Exercise materials below:

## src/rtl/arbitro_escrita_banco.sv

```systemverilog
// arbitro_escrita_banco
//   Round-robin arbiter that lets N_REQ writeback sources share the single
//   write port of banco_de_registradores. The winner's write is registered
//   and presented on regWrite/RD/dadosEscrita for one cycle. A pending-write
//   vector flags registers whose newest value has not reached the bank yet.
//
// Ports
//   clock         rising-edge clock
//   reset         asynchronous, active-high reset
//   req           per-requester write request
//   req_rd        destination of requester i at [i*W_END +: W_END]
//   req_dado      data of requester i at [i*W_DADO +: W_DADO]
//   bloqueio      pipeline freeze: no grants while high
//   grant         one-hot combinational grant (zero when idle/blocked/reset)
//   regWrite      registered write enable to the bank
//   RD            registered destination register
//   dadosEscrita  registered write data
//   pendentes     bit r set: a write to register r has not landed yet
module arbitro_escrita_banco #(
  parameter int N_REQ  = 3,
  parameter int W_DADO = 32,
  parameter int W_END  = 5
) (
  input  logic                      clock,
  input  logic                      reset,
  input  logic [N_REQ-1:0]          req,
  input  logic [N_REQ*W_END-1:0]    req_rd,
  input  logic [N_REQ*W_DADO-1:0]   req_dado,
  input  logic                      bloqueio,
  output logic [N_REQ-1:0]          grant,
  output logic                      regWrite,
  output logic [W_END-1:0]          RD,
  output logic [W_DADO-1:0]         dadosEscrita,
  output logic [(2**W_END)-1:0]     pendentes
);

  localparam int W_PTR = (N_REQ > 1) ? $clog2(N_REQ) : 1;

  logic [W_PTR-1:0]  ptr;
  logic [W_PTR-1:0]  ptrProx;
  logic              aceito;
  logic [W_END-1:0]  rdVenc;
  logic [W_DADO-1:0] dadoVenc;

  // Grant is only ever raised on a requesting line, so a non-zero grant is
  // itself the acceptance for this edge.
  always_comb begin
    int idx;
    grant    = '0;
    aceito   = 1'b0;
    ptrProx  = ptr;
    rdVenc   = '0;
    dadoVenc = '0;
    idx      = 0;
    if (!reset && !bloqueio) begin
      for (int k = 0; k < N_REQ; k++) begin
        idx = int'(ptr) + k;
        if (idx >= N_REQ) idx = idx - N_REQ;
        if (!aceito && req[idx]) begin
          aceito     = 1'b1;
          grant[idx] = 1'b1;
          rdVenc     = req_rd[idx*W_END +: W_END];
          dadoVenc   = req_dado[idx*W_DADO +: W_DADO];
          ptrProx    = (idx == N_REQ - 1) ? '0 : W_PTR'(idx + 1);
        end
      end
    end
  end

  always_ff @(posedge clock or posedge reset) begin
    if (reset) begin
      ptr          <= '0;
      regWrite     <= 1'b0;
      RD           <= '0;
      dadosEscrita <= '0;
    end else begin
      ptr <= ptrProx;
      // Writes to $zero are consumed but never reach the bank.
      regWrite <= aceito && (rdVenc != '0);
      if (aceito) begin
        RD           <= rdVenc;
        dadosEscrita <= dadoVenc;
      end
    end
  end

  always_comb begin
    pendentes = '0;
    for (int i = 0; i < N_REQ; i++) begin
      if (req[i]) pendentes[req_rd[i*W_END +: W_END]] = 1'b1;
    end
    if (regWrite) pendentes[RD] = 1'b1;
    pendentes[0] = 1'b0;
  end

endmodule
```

End of Exercise materials.

### Aim of the task
Look through the material above for "zero" and copy the lines that have it.

### The completed task
//   grant         one-hot combinational grant (zero when idle/blocked/reset)
  // Grant is only ever raised on a requesting line, so a non-zero grant is
      // Writes to $zero are consumed but never reach the bank.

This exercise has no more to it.